To draw the circle even tighter around the API code I add a callback function to the second controller:
// Call my actual API...
async function getEmployees() {
return axios.get('/external-api');
}
// Here I'm passing in the part of the code I'm going to stub,
// but still doing as much of the logic that actually gets used in
// my production app as possible...
async function addEmployeesToBody(getEmployeesCallback) {
return (req, res, next) => {
req.body.employees = await getEmployeesCallback();
next();
}
}
function renderEmployeesTable(req, res) {
return res.render('templates/table', req.body);
}
// The real endpoint uses the real external api call...
route.get(
'/employees',
addEmployeesToBody(getEmployees),
renderEmployeesTable,
);
if (process.env.NODE_ENV !== 'production') {
// Now I can also use addEmployeesToBody as well as
// renderEmployeesTable in my test endpoints
route.get(
'/employees/__test__/empty',
addEmployeesToBody(() => Promise.resolve([])),
renderEmployeesTable,
);
route.get(
'/employees/__test__/stubbed',
addEmployeesToBody(() =>
Promise.resolve([{ name: 'Amazing admin', id: 1 }])
),
renderEmployeesTable,
);
// And I can easily add a new one to test API errors...
route.get(
'/employees/__test__/error',
addEmployeesToBody(() => Promise.reject('API Error')),
renderEmployeesTable,
);
}
This way I can add error catching to addEmployeesToBody
.
Yet another reason to keep things modular
I’m beginning to understand more and more why modular coding practices are advocated by the dev community at large. When I’m testing my code I can more easily swap out parts of the code for other parts, while re-using as much of my actual production code as possible.

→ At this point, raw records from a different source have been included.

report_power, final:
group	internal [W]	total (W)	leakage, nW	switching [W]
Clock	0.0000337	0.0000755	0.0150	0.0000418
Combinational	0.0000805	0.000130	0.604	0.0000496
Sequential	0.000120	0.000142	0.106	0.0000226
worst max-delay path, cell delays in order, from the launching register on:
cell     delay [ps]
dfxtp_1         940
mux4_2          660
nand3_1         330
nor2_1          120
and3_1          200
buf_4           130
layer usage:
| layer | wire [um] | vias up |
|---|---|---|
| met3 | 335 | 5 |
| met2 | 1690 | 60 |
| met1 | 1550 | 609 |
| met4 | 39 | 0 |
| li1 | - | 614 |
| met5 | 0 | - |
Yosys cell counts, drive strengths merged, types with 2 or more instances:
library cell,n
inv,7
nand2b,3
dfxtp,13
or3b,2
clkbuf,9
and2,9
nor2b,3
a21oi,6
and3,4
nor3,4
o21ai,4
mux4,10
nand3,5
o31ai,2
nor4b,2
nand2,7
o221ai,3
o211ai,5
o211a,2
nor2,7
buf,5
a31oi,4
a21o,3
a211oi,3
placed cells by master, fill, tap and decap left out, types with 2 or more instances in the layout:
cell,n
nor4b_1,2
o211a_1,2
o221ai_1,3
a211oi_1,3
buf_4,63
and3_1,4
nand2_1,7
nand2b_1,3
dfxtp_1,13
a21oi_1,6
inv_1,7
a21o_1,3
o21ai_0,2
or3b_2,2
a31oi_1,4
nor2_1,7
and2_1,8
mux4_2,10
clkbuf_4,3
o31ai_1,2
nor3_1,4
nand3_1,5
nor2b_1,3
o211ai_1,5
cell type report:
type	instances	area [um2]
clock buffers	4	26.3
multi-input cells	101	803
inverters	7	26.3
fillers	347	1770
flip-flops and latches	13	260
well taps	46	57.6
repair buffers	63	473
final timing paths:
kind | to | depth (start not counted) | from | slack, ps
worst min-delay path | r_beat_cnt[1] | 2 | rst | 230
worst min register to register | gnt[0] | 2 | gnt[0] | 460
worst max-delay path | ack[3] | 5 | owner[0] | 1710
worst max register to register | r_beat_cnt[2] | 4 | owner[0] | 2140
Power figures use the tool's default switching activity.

If I hadn’t been writing tests while working on this feature there’s no way I would have written addEmployeesToBody
in this way, passing the api call into a callback.
async function addEmployeesToBody(getEmployeesCallback) {
return (req, res, next) => {
req.body.employees = await getEmployeesCallback();
next();
}
}
I would just call the endpoint to get the employees within the function, which would look clearer and easier to read. But notice how, by doing this, I’m making my code extendable. Now, if I wanted to swap out a different API service, I only have to update the callback being passed into addEmployeesToBody
and the rest of my code can stay the same.
That’s a benefit that has nothing to do with testing, even-though I only wrote it this way to make the code testable.